**ACTIVITY:** Lines that include "endpoints" make up the answer; copy all of them from the data below.

Data records
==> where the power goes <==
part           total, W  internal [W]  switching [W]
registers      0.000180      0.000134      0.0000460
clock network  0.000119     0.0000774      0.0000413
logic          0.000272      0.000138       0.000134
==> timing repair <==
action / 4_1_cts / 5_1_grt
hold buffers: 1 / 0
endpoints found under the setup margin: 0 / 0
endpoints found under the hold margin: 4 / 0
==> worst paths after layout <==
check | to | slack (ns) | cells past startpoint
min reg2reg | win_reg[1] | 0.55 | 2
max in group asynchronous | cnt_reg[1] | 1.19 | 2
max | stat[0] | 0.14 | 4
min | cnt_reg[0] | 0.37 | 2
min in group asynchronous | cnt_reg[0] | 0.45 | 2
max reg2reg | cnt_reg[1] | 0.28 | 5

==

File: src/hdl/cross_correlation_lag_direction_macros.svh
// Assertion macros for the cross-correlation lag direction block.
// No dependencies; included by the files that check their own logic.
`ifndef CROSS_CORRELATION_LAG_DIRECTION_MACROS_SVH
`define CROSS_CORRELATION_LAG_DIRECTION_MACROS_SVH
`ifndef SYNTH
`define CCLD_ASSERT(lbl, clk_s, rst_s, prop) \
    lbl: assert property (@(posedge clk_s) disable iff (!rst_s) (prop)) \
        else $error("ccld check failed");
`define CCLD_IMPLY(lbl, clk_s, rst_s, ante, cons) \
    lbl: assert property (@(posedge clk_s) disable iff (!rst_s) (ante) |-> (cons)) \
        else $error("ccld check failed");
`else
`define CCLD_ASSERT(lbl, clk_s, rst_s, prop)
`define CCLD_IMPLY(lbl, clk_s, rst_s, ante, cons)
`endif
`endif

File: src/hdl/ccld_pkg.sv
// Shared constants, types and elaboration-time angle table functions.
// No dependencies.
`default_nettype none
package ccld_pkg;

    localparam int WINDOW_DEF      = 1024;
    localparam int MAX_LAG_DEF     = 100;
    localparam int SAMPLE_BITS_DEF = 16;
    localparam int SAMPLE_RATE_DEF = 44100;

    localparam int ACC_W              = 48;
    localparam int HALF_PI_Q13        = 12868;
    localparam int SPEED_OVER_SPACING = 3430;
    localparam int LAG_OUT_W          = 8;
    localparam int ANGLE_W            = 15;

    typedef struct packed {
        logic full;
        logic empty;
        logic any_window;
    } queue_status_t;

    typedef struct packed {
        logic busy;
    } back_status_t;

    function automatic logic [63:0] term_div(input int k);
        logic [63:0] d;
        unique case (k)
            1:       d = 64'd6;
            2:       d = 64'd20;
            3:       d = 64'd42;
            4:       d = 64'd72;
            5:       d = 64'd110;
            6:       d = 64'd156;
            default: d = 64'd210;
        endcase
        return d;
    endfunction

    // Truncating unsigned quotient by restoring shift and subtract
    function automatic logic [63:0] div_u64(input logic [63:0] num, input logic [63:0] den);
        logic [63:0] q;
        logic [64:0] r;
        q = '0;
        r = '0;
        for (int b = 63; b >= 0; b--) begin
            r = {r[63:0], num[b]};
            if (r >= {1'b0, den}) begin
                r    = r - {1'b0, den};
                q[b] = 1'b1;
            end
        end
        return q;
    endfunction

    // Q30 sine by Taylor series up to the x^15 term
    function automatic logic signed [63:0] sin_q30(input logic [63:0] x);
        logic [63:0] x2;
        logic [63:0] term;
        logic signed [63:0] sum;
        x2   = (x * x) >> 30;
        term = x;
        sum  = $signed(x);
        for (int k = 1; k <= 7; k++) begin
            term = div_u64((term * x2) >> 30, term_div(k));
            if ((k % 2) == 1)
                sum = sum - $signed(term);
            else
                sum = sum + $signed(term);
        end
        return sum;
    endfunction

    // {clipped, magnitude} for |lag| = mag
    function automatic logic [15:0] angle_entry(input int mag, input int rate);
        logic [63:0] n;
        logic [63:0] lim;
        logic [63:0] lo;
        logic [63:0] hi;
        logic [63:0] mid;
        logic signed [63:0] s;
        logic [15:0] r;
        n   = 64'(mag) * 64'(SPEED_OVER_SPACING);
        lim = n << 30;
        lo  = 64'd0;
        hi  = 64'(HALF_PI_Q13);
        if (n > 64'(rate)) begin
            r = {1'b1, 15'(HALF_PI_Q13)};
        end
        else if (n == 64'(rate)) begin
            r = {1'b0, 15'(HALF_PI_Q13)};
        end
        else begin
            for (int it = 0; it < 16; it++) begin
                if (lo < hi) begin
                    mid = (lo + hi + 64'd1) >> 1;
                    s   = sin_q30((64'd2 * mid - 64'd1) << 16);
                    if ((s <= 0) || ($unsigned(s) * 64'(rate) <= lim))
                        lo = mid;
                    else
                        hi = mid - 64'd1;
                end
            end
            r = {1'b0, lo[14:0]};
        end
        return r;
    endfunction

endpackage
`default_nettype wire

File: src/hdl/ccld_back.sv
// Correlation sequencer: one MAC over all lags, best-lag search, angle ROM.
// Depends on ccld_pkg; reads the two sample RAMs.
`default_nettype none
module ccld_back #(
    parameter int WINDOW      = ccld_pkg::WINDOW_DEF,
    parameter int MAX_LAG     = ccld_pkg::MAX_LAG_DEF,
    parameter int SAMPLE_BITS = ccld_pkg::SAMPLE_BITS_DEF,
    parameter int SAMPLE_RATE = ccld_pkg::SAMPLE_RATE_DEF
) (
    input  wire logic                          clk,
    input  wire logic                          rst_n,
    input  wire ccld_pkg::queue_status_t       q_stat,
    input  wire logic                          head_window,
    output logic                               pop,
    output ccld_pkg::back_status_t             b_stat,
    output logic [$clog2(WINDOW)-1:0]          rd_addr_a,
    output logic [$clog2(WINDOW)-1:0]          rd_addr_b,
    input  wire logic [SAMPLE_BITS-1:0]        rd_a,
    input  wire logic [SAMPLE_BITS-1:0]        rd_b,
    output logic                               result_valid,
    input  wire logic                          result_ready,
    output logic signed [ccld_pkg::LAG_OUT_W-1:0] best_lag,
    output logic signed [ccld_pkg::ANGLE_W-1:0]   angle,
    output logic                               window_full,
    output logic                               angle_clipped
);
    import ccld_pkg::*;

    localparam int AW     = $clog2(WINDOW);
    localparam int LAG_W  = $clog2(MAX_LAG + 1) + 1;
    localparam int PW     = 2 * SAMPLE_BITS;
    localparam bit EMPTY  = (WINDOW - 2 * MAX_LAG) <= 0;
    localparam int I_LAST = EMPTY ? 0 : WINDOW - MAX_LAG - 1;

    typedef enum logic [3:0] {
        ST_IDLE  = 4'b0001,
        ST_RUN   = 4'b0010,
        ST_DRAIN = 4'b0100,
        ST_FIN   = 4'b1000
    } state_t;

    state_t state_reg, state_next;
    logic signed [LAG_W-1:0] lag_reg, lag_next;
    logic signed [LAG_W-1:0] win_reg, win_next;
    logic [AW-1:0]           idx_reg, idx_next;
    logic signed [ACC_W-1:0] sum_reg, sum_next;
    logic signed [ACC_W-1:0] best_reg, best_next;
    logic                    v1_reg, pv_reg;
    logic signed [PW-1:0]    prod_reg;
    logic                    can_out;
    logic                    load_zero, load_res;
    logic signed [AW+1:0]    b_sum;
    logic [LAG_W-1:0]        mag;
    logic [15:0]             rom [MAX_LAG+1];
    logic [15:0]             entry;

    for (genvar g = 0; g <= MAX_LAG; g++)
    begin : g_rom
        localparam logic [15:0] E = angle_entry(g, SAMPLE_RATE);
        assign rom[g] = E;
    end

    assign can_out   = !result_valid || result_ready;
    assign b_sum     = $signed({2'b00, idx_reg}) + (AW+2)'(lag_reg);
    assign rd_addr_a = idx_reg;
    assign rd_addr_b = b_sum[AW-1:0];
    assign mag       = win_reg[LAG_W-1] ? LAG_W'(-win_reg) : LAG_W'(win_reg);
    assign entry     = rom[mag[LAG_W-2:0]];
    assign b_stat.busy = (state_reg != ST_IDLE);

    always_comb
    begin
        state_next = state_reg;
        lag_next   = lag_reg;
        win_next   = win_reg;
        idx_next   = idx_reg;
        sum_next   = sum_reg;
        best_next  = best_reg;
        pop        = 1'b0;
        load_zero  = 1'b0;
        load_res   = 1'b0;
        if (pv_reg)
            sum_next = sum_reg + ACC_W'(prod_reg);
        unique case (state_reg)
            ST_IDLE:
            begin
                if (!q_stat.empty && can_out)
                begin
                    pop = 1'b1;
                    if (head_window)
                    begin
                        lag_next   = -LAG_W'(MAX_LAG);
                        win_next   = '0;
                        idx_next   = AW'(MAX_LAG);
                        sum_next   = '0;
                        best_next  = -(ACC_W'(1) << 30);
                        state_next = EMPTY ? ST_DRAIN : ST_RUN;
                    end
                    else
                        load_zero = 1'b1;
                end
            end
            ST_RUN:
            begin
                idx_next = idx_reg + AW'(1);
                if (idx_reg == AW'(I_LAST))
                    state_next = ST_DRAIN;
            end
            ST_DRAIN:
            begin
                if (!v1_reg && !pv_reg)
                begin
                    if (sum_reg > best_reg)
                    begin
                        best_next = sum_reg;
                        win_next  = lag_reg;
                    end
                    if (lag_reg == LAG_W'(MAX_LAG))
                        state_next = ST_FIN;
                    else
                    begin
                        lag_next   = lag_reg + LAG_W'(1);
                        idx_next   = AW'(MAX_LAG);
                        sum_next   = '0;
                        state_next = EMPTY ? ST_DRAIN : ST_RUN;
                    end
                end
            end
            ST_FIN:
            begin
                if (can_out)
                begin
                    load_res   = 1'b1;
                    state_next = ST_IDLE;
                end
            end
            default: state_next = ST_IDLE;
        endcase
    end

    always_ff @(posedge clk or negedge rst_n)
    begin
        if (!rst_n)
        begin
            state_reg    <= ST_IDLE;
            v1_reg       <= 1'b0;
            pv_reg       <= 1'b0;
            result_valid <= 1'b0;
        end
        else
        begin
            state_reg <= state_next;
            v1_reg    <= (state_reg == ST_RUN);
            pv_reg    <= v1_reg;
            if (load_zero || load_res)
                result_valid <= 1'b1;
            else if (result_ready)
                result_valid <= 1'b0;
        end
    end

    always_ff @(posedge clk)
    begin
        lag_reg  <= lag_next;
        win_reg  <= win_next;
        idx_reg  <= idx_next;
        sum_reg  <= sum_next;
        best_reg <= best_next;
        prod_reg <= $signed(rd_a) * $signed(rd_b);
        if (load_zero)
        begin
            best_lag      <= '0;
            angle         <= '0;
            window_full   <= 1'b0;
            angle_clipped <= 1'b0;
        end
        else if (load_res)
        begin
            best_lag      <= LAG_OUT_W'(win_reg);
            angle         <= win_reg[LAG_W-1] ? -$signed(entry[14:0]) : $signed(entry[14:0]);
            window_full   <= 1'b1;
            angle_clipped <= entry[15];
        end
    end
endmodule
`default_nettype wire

**ANSWER TO THIS PROBLEM:**
endpoints found under the setup margin: 0 / 0
endpoints found under the hold margin: 4 / 0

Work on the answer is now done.